Haunting Chekovian elegy
Over the years, there have been a number of examples of dramatists borrowing characters from other writers’ works and giving them life elsewhere, but no version of this kind of experiment could be as striking as Brian Friel’s reflection on the later life of two characters from a couple of Chekov’s masterpieces.

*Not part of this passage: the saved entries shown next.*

==> src/design/vnorm_pkg.sv <==
// vnorm_pkg: shared constants for the vector normalize pipeline
// no dependencies; imported by every module of the block
package vnorm_pkg;

  // fixed width of each input component on the stream
  localparam int VEC_W = 32;

  // parameter defaults
  localparam int DEF_IN_WIDTH  = 32;
  localparam int DEF_FRAC_BITS = 16;

endpackage

==> src/design/vnorm_sqrt.sv <==
// vnorm_sqrt: pipelined floor square root, one root bit per register stage
// depends on vnorm_pkg
module vnorm_sqrt
  import vnorm_pkg::*;
#(
  parameter int MW = DEF_IN_WIDTH
) (
  input  logic                clk,
  input  logic                en,
  input  logic [2*MW+1:0]     rad_in,
  output logic [MW-1:0]       root_out
);

  localparam int SW = 2 * MW + 2;
  localparam int NS = MW + 1;
  localparam int RW = MW + 2;
  localparam int QW = MW + 1;

  logic [SW-1:0] rad_r  [NS];
  logic [RW-1:0] rem_r  [NS];
  logic [QW-1:0] root_r [NS];

  for (genvar k = 0; k < NS; k++) begin : g_step
    logic [SW-1:0] rad_p;
    logic [RW-1:0] rem_p;
    logic [QW-1:0] root_p;
    logic [RW+1:0] cur;
    logic [RW+1:0] trial;
    logic [RW+1:0] diff;
    logic          ge;
    logic [SW-1:0] rad_nxt;
    logic [RW-1:0] rem_nxt;
    logic [QW-1:0] root_nxt;

    if (k == 0) begin : g_first
      assign rad_p  = rad_in;
      assign rem_p  = '0;
      assign root_p = '0;
    end else begin : g_next
      assign rad_p  = rad_r[k-1];
      assign rem_p  = rem_r[k-1];
      assign root_p = root_r[k-1];
    end

    always_comb begin
      // bring down the next two radicand bits and try root*4+1
      cur      = {rem_p, rad_p[SW-1 -: 2]};
      trial    = {1'b0, root_p, 2'b01};
      diff     = cur - trial;
      ge       = (cur >= trial);
      rad_nxt  = {rad_p[SW-3:0], 2'b00};
      rem_nxt  = ge ? diff[RW-1:0] : cur[RW-1:0];
      root_nxt = {root_p[QW-2:0], ge};
    end

    always_ff @(posedge clk) begin
      if (en) begin
        rad_r[k]  <= rad_nxt;
        rem_r[k]  <= rem_nxt;
        root_r[k] <= root_nxt;
      end
    end
  end

  assign root_out = root_r[NS-1][MW-1:0];

endmodule
`src/hw/rtl/codebook_scalar_quantize_pack_macros.svh`:
```
// Assertion macros for the codebook scalar quantizer.
`ifndef CODEBOOK_SCALAR_QUANTIZE_PACK_MACROS_SVH
`define CODEBOOK_SCALAR_QUANTIZE_PACK_MACROS_SVH
// Implication checked on every clock edge outside reset.
`define CSQ_ASSERT_IMPL(label, clk, rst_n, ante, cons, msg) \
    label: assert property (@(posedge clk) disable iff (!rst_n) (ante) |-> (cons)) \
        else $error(msg);
// Next-cycle implication checked outside reset.
`define CSQ_ASSERT_NEXT(label, clk, rst_n, ante, cons, msg) \
    label: assert property (@(posedge clk) disable iff (!rst_n) (ante) |=> (cons)) \
        else $error(msg);
`endif

```
`src/hw/rtl/csq_pkg.sv`:
```
// Package: constants, types and BF16 compare for the scalar quantizer.
package csq_pkg;
    localparam int Dim       = 128;
    localparam int Bits      = 4;
    localparam int NumBounds = (1 << Bits) - 1;
    localparam int NumLevels = 1 << Bits;
    localparam int PerByte   = 8 / Bits;
    localparam int PosW      = (Dim > 1) ? $clog2(Dim) : 1;
    localparam int SlotW     = (PerByte > 1) ? $clog2(PerByte) + 1 : 1;
    localparam int CfgIdxW   = 3;
    localparam int CfgW      = 64;

    localparam logic [CfgIdxW-1:0] RegBounds0   = 3'd0;
    localparam logic [CfgIdxW-1:0] RegCentroid0 = 3'd4;

    typedef logic [15:0] t_bf16;

    typedef struct packed {
        logic       last;
        logic       ready;
        logic [7:0] byte_val;
    } t_pack_status;

    // True when a > b in IEEE order; NaN on either side never compares greater.
    function automatic logic bf16_greater(input t_bf16 a, input t_bf16 b);
        logic        a_nan;
        logic        b_nan;
        logic [15:0] ka;
        logic [15:0] kb;
        a_nan = a[14:0] > 15'h7F80;
        b_nan = b[14:0] > 15'h7F80;
        ka = a[15] ? ~a : (a | 16'h8000);
        kb = b[15] ? ~b : (b | 16'h8000);
        if (a_nan || b_nan) begin
            bf16_greater = 1'b0;
        end else if (a[14:0] == 15'd0 && b[14:0] == 15'd0) begin
            bf16_greater = 1'b0;
        end else begin
            bf16_greater = ka > kb;
        end
    endfunction
endpackage

```
`src/hw/rtl/codebook_scalar_quantize_pack.sv`:
```
// Top level: BF16 scalar quantizer with codebook lookup and index packing.
//
//  channel  | handshake            | payload
//  ---------+----------------------+---------------------------------------------
//  input    | i_valid / o_ready    | i_coordinate
//  output   | o_valid / i_ready    | o_level_index, o_centroid_value,
//           |                      | o_byte_ready, o_packed_byte, o_vector_end
//  config   | i_cfg_we             | i_cfg_index, i_cfg_data
//
//  One coordinate per cycle unless the consumer stalls; the result is registered.
//  The boundary compares, centroid select and packing all fit between the
//  input handshake and the result register.
//  Reset clears configuration words, packing state and vector position.
//  When the result register is held by a stalled consumer, input stalls too.
`include "codebook_scalar_quantize_pack_macros.svh"
module codebook_scalar_quantize_pack (
    input  logic                               i_clk,
    input  logic                               i_rst_n,
    input  logic                               i_valid,
    output logic                               o_ready,
    input  logic [15:0]                        i_coordinate,
    output logic                               o_valid,
    input  logic                               i_ready,
    output logic [3:0]                         o_level_index,
    output logic [15:0]                        o_centroid_value,
    output logic                               o_byte_ready,
    output logic [7:0]                         o_packed_byte,
    output logic                               o_vector_end,
    input  logic                               i_cfg_we,
    input  logic [csq_pkg::CfgIdxW-1:0]        i_cfg_index,
    input  logic [csq_pkg::CfgW-1:0]           i_cfg_data
);
    logic [csq_pkg::CfgW-1:0]      r_bounds [4];
    logic [csq_pkg::CfgW-1:0]      r_cents  [4];
    logic [csq_pkg::PosW-1:0]      r_pos;
    logic [7:0]                    r_acc;
    logic [csq_pkg::SlotW-1:0]     r_slot;
    logic                          r_valid;
    logic [3:0]                    r_level;
    logic [15:0]                   r_cent;
    logic                          r_bready;
    logic [7:0]                    r_byte;
    logic                          r_vend;

    logic                          xfer_in;
    logic [csq_pkg::Bits-1:0]      level;
    logic [4*csq_pkg::CfgW-1:0]    bounds_flat;
    logic [4*csq_pkg::CfgW-1:0]    cents_flat;
    logic [csq_pkg::SlotW-1:0]     n_slot;
    logic [7:0]                    n_acc;
    logic [csq_pkg::PosW-1:0]      n_pos;
    csq_pkg::t_pack_status         pk;

    assign bounds_flat = {r_bounds[3], r_bounds[2], r_bounds[1], r_bounds[0]};
    assign cents_flat  = {r_cents[3], r_cents[2], r_cents[1], r_cents[0]};

    // Accept whenever the result register is empty or being drained.
    assign o_ready = !r_valid || i_ready;
    assign xfer_in = i_valid && o_ready;

    csq_level_find u_find (
        .i_coord  (i_coordinate),
        .i_bounds (bounds_flat),
        .o_level  (level)
    );

    // Drop the level into the next free slot and flag a full or final byte.
    always_comb begin
        n_acc   = r_acc | 8'(({4'd0, level} << (r_slot * csq_pkg::Bits)));
        n_slot  = r_slot + 1'b1;
        pk.last = (32'(r_pos) >= 32'(csq_pkg::Dim - 1));
        pk.ready = (32'(n_slot) >= 32'(csq_pkg::PerByte)) || pk.last;
        pk.byte_val = n_acc;
        n_pos = pk.last ? '0 : r_pos + 1'b1;
    end

    // Configuration words: bounds first, centroids after.
    always_ff @(posedge i_clk) begin
        if (!i_rst_n) begin
            for (int k = 0; k < 4; k++) begin
                r_bounds[k] <= '0;
                r_cents[k]  <= '0;
            end
        end else if (i_cfg_we) begin
            if (i_cfg_index < csq_pkg::RegCentroid0) begin
                r_bounds[i_cfg_index[1:0] - csq_pkg::RegBounds0[1:0]] <= i_cfg_data;
            end else begin
                r_cents[i_cfg_index[1:0]] <= i_cfg_data;
            end
        end
    end

    // Packing state advances on each input transfer.
    always_ff @(posedge i_clk) begin
        if (!i_rst_n) begin
            r_pos  <= '0;
            r_acc  <= '0;
            r_slot <= '0;
        end else if (xfer_in) begin
            r_pos  <= n_pos;
            r_acc  <= pk.ready ? 8'd0 : n_acc;
            r_slot <= pk.ready ? '0 : n_slot;
        end
    end

    always_ff @(posedge i_clk) begin
        if (!i_rst_n) begin
            r_valid <= 1'b0;
        end else if (o_ready) begin
            r_valid <= i_valid;
        end
    end

    // Result payload; hold while the consumer stalls.
    always_ff @(posedge i_clk) begin
        if (xfer_in) begin
            r_level  <= 4'(level);
            r_cent   <= cents_flat[32'(level)*16 +: 16];
            r_bready <= pk.ready;
            r_byte   <= pk.ready ? pk.byte_val : 8'd0;
            r_vend   <= pk.last;
        end
    end

    assign o_valid          = r_valid;
    assign o_level_index    = r_level;
    assign o_centroid_value = r_cent;
    assign o_byte_ready     = r_bready;
    assign o_packed_byte    = r_byte;
    assign o_vector_end     = r_vend;

    `CSQ_ASSERT_IMPL(a_vend_has_byte, i_clk, i_rst_n, o_valid && o_vector_end, o_byte_ready, "vector end without finished byte")
    `CSQ_ASSERT_IMPL(a_byte_zero_idle, i_clk, i_rst_n, o_valid && !o_byte_ready, o_packed_byte == 8'd0, "packed byte not clear")
    `CSQ_ASSERT_NEXT(a_pos_wrap, i_clk, i_rst_n, xfer_in && pk.last, r_pos == '0 && r_slot == '0, "vector end did not restart packing")
endmodule

```
`src/hw/rtl/csq_level_find.sv`:
```
// Level search: parallel BF16 compares against all boundaries, first stop wins.
module csq_level_find (
    input  csq_pkg::t_bf16                   i_coord,
    input  logic [4*csq_pkg::CfgW-1:0]       i_bounds,
    output logic [csq_pkg::Bits-1:0]         o_level
);
    logic [csq_pkg::NumBounds-1:0] gt;

    always_comb begin
        for (int j = 0; j < csq_pkg::NumBounds; j++) begin
            gt[j] = csq_pkg::bf16_greater(i_coord, i_bounds[j*16 +: 16]);
        end
    end

    // Level is the count of leading passed boundaries.
    always_comb begin
        logic stop;
        stop    = 1'b0;
        o_level = '0;
        for (int j = 0; j < csq_pkg::NumBounds; j++) begin
            if (!stop && gt[j]) begin
                o_level = csq_pkg::Bits'(j + 1);
            end else begin
                stop = 1'b1;
            end
        end
    end
endmodule
```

Sonya (Frances Barber) is discovered many years after the action of Uncle Vanya, sitting in a Moscow café. Vanya is long since dead, and the estate in even greater poverty, but as the evening unfolds, we learn that she still carries a torch for Astrov, now an occasional visitor and long married. It’s the end of the evening, and she’s joined by Andrey (Niall Buggy) from Three Sisters, who at first claims to be a leading player in a local orchestra, but who, as the evening proceeds, reveals that his life has continued its nose dive: these days he can be found busking on the very streets of Moscow that his siblings had idealised, during visits to his imprisoned son.
What’s remarkable about Garry Hynes’ production of Friel’s 2002 hit is the sureness with which it evokes the writer’s deliberately Chekovian tone. The melancholy satisfactions of ‘living your life in the waiting room’, as Sonya puts it, are as self evident as the desperate isolation of these two figures counting down their days in genteel poverty. Francis O’Connor’s down-at-heel café set represents an impressive physical manifestation of the lives represented, as each character reflects on the theme of unrequited love that runs through all of Chekov’s major works. So, too, the fight against poverty from characters who have lost much of the bounty of their early lives seems to strike a chord with the insecurities that afflict many today.
The performances, too, are beautifully measured, with Barber’s patient suffering subtly veined with aching loneliness, and Buggy’s early impetuous fecklessness brought logically forward to a kind of bumptious self deception that’s occasionally tempered by regret. This is a haunting, and sometimes surprisingly, funny night out.
King’s Theatre, 473 2000, 1 Sep, 6pm, 3 Sep, 7.30pm, 4 Sep, 2pm, 5 Sep, 5pm, £10–£25.